September returns to Fairyland to reunite with A-Through-L, Saturday, and Gleam, and to confront her shadow-self, who has become the queen of Fairyland-Below, the upside-down world beneath the Fairyland of the first novel, filled with creatures of water and shadow, tales of ancient Fairyland before the human world was born, and not a few hungry buffins, blind birds of ice and moonlight. The yearly revels of Fairyland-Below climax in a mysterious rite September must avert or else lose her shadow forever.
On Thea’s Radar:
YES! Double-squee on the new Fairyland book – I cannot wait to get my hands on it. Now, on my radar, there’s this title I just got on NetGalley. The blurb sounds great (historical/horror/fantasy), and I love the howling wolf silhouette in the treeline. You see it. THERE it is.
From debut novelist Douglas Nicholas comes a haunting fantasy of love, murder, and sorcery set in one of the coldest winters of thirteenth-century England.

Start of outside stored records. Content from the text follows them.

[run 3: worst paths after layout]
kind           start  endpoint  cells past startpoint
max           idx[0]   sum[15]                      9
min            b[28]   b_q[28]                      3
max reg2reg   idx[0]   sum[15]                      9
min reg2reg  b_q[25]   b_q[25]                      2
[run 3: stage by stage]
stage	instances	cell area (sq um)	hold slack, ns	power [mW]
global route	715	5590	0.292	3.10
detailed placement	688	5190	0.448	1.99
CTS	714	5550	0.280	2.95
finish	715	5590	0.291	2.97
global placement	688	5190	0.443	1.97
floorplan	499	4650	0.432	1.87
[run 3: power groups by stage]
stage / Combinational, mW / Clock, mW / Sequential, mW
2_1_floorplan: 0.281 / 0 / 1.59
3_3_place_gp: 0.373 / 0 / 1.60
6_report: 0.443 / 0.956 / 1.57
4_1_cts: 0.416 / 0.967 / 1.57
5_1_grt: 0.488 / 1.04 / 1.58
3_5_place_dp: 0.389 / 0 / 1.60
## config.mk

```make
export PLATFORM = sky130hd
export DESIGN_NAME = mul_add_seq
export DESIGN_NICKNAME = d
export VERILOG_FILES = /design/src/rtl/mul_add_seq.sv
export SDC_FILE = /design/constraint.sdc
export NUM_CORES = 1
export LEC_CHECK = 0
export ABC_AREA = 1
export BUFFER_PORTS_ARGS = -buffer_cell sky130_fd_sc_hd__buf_2
export CAP_MARGIN = 20
export CORE_ASPECT_RATIO = 1.25
export CORE_MARGIN = 1
export CORE_UTILIZATION = 45
export CTS_CLUSTER_SIZE = 28
export DETAILED_ROUTE_END_ITERATION = 6
export PLACE_DENSITY_LB_ADDON = 0.12
export SYNTH_ARGS = -nofsm -noshare
export SYNTH_HDL_FRONTEND = slang
export SYNTH_SLANG_ARGS = --single-unit
export TNS_END_PERCENT = 50
```

## constraint.sdc

```tcl
create_clock -name clk -period 2.9 [get_ports clk]
set_input_delay 0.435 -clock clk [delete_from_list [all_inputs] [get_ports clk]]
set_output_delay 0.435 -clock clk [all_outputs]
set_load 0.05 [all_outputs]
```

## src/rtl/mul_add_seq.sv

```systemverilog
// mul_add_seq: sequential shift-add multiply-accumulate, p = q*b + r (unsigned).
// Latency: start accepted at edge N -> done high in the cycle after edge N+WIDTH+1.
// Backpressure: start is dropped while busy or done; optional r>=b flag via MULADD_RCHECK_EN.
module mul_add_seq #(
  parameter int WIDTH = 6
) (
  input  logic               clk,
  input  logic               rst,
  input  logic               start,
  input  logic [WIDTH-1:0]   q,
  input  logic [WIDTH-1:0]   b,
  input  logic [WIDTH-1:0]   r,
  output logic               busy,
  output logic               done,
  output logic [2*WIDTH-1:0] p
`ifdef MULADD_RCHECK_EN
  ,
  output logic               err
`endif
);

  localparam int PW = 2 * WIDTH;
  localparam int CW = (WIDTH > 1) ? $clog2(WIDTH) : 1;

  typedef enum logic [1:0] {
    IDLE = 2'd0,
    LOAD = 2'd1,
    RUN  = 2'd2,
    DONE = 2'd3
  } state_t;

  state_t            state;
  state_t            state_nxt;
  logic [WIDTH-1:0]  q_reg;
  logic [WIDTH-1:0]  b_reg;
  logic [WIDTH-1:0]  r_reg;
  logic [PW-1:0]     acc;
  logic [PW-1:0]     addend;
  logic [PW-1:0]     sum;
  logic [CW-1:0]     cnt;
  logic              last;

  // One partial product per RUN cycle: b shifted by the current multiplier bit position.
  always_comb begin
    addend = '0;
    if (q_reg[cnt]) addend = {{WIDTH{1'b0}}, b_reg} << cnt;
    sum  = acc + addend;
    last = (cnt == CW'(WIDTH - 1));
  end

  // State register; reset wins over everything, discarding any operation in flight.
  always_ff @(posedge clk) begin
    if (rst) state <= IDLE;
    else     state <= state_nxt;
  end

  // Next-state and handshake outputs.
  always_comb begin
    state_nxt = state;
    busy      = 1'b0;
    done      = 1'b0;
    case (state)
      IDLE: if (start) state_nxt = LOAD;
      LOAD: begin
        busy      = 1'b1;
        state_nxt = RUN;
      end
      RUN: begin
        busy = 1'b1;
        if (last) state_nxt = DONE;
      end
      DONE: begin
        done      = 1'b1;
        state_nxt = IDLE;
      end
      default: state_nxt = IDLE;
    endcase
  end

  // Datapath: latch operands on accept, accumulate during RUN, publish the result
  // on the last RUN edge so p is already valid while done is high.
  always_ff @(posedge clk) begin
    if (rst) begin
      q_reg <= '0;
      b_reg <= '0;
      r_reg <= '0;
      acc   <= '0;
      cnt   <= '0;
      p     <= '0;
    end else begin
      case (state)
        IDLE: begin
          if (start) begin
            q_reg <= q;
            b_reg <= b;
            r_reg <= r;
            acc   <= {{WIDTH{1'b0}}, r};
            cnt   <= '0;
          end
        end
        RUN: begin
          acc <= sum;
          cnt <= cnt + 1'b1;
          if (last) p <= sum;
        end
        default: ;
      endcase
    end
  end

`ifdef MULADD_RCHECK_EN
  // Remainder sanity flag: a valid division remainder is strictly below the divisor.
  always_ff @(posedge clk) begin
    if (rst)                      err <= 1'b0;
    else if (state == RUN && last) err <= (r_reg >= b_reg);
  end
`endif

endmodule

```

==> results_dict.tcl <==
set metrics [dict create \
    status "finished, final reports clean" \
    finalHoldViolCount 0 \
    area_growth_pct 11.88 \
    place_hpwl_um 4921 \
    worst_slew_pin_slew_ns 0.8533 \
    yosysTopAreaCell "dfxtp_1" \
    start_util_pct 47.26 \
    ys_async_sr_fraction_pct 0 \
    synth.avg_cell_area_um2 6.574 \
    io_buffers 34 \
    ys_ff_latch 41 \
    grt_pass1_wl_um 10780 \
    cts_buffers 5 \
    avgRoutedWirePerCell_um 13.01 \
    fp.dieH_um 86.82 \
    viasPerCell 5.100 \
    nets 464 \
    coreArea_um2 5480 \
    reg2reg_to "p[5]" \
    grt_max_degree 33 \
    min_delay_path_depth 3 \
    grt-ovfl-total 0 \
    critPathKind "flop to flop" \
    dr.pass1.iters 4 \
    final_common_cell "nand2_1" \
    syn_inst 394 \
    min_period_ns 2.586 \
    finalMaxSlewViolations 0 \
    synth_area_um2 2590 \
    drive_gt1_share_pct 15.93 \
    n_antenna_cell 0 \
    final_cells 491 \
    fillCellCount 564 \
    grt_pass1_vias 2419 \
    drc 0 \
    routed_wl_um 6388 \
    hold_path_end "b_reg[5]" \
    fin_crit_sh_pct 89.18 \
    p_per_area_nw_per_um2 712.7 \
    rsz0062_at_grt "false" \
    final_antenna_net_count 0 \
    clock_skew_ns 0.008390 \
    rows 30 \
    syn-num-nets 432 \
    cap_violations 0 \
    antenna_found_initial 0 \
    cts_root_buf "clkbuf_8" \
    start_kind "flop" \
    drtIter0Drc 120 \
    vias 2504 \
    hold_class "primary input to flop" \
    r2r_setup_slack_ns 0.31 \
    cts.clk_slew.worst_paths_ns 0.09 \
    synth_cell_types 39 \
    ys_top_cells_by_area "dfxtp_1, nand2_1, ha_1, o21ai_0, inv_1" \
    worstReg2RegStart "cnt[1]" \
    leakagePower_nw 1.528 \
    cts_buffer_depth 2 \
    io_pins 35 \
    die_x_um 69.86 \
    synth_top_area_share_pct 31.69 \
    placed_cells 483 \
    path_max_fanout 12 \
    rr_worst_depth 15 \
    ctsHoldBuffers 0 \
    cts.sinks 41 \
    hold_start "b[5]" \
    tns_ns 0 \
    ys_warn_count 0 \
    seq_area_frac_synth_pct 31.69 \
    cts_tree "yes" \
    peakVddDrop_v 0.0004782 \
    holdWs_ns 0.3780 \
    max_freq_mhz 386.7 \
    grt_util_all_layers_pct 22.71 \
    slew_headroom_pct 43.05 \
    arrival_ns 2.84 \
    setup_viol 0 \
    clk-insertion-delay-late_ns 0.30 \
    ys.flop_type "dfxtp_1" \
    die-area_um2 6065 \
    layout_common_cells "nand2_1, inv_1, nor2_1" \
    place_congestion 1.016 \
    synth_edf_count 0 \
    reg_top3 "acc (12), p (12)" \
    cp-end-kind "flop" \
    htreeDepth 2 \
    cp.required_ns 3.15 \
]
==> worst max-delay path by stage <==
| stage | from | endpoint | slack [ns] |
|---|---|---|---|
| final | cnt[1] | p[5] | 0.31 |
| after detailed placement | cnt[1] | acc[4] | 0.14 |
| after global placement | cnt[1] | p[5] | 0.14 |
| after floorplan | cnt[0] | p[6] | 0.63 |
| after CTS | cnt[1] | acc[4] | 0.12 |
| after global routing | cnt[1] | acc[4] | 0.02 |
==> power by group <==
part / internal, mW / switching [mW]
sequential: 0.664 / 0.0763
clock: 0.193 / 0.220
combinational: 0.287 / 0.624
total: 1.14 / 0.921
==> through the flow <==
step	setup WS (ns)	instance area (um2)	utilization (%)	power (mW)
2_1_floorplan	0.6268	2590	-	1.414
3_3_place_gp	0.1376	2791	50.94	1.648
3_5_place_dp	0.1432	2791	50.94	1.652
4_1_cts	0.1203	2888	52.69	2.066
5_1_grt	0.02219	2898	52.88	2.227
6_report	0.3137	2898	52.88	2.065
==> routing by layer <==
metal | GRT usage, % | share of wire [%]
met1 | 24.12 | 42
met4 | 16.18 | 5.6
met2 | 40.56 | 50
met3 | 3.953 | 3.0
met5 | 0 | 0
==> cells in the mapped netlist (all sizes together) (2+ instances only) <==
| library cell | number |
|---|---|
| nor2 | 45 |
| o22ai | 2 |
| nand4 | 3 |
| a21o | 3 |
| nand3 | 20 |
| nand3b | 2 |
| xor2 | 3 |
| dfxtp | 41 |
| nor3 | 4 |
| buf | 9 |
| o21bai | 3 |
| o21ai | 44 |
| clkbuf | 4 |
| ha | 16 |
| a31oi | 2 |
| inv | 52 |
| a21oi | 26 |
| nand2 | 106 |
==> area by class of cell <==
type / instances / area (um2) / area share, %
tap: 64 / 80.08 / 2.763
inverter: 53 / 198.9 / 6.865
clock inverter: 2 / 13.76 / 0.4750
sequential: 41 / 823.3 / 28.41
multi-input combinational: 287 / 1499 / 51.73
clock buffer: 6 / 82.58 / 2.850
timing repair buffer: 38 / 200.2 / 6.908
==> critical path: stages, from the launching register on <==
cell and delay, ns:
dfxtp_2 0.45, inv_2 0.13, nor2_1 0.11, o21ai_0 0.08, a21oi_1 0.18, nor2_2 0.09, nor3_1 0.32, ha_1 0.32
nand3_1 0.10, nand3_2 0.13, a21oi_1 0.20, inv_1 0.06, nand2_1 0.07, nand2_1 0.10, a21o_1 0.17, inv_1 0.04
==> cell families after synthesis <==
family | after synthesis | synth area share, %
and+or+nand+nor | 182 | 29.32
buffers and inverters | 66 | 10.72
AOI/OAI and AO/OA | 83 | 17.73
DFF | 41 | 31.69
xor gates and xnor gates | 4 | 1.643
adders and majority gates | 17 | 8.502
muxes | 1 | 0.3865
==> timing repair <==
item | 4_1_cts | 5_1_grt
buffers inserted | 0 | 0
endpoints found under the setup margin | 0 | 17
resized for setup | 0 | 3
No activity file was read; power rests on OpenSTA's default activity.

During the 1200s in northwest England, in one of the coldest winters in living memory, a formidable middle-aged Irishwoman and the troupe she leads are trying to drive their three wagons across the mountains before the heavy snows set in. Molly, her powerful and enigmatic lover, her fey granddaughter, and her young apprentice, soon discover that something terrible prowls the woods. As the group travels from refuge to refuge, it becomes apparent that the mysterious evil force must be faced and defeated—or else they will surely die.
An intoxicating and spirited blend of fantasy, mythology, and history, Something Red features the most fascinating of characters including shapeshifters, Irish battle queens, Norman knights, Templars, pilgrims, Saracens, a Lithuanian noblewoman, warrior monks, strong—even dangerous—women, and ten murderous mastiffs, as well as an epic snowstorm that an early reader described as “one of the coldest scenes since Snow Falling on Cedars.”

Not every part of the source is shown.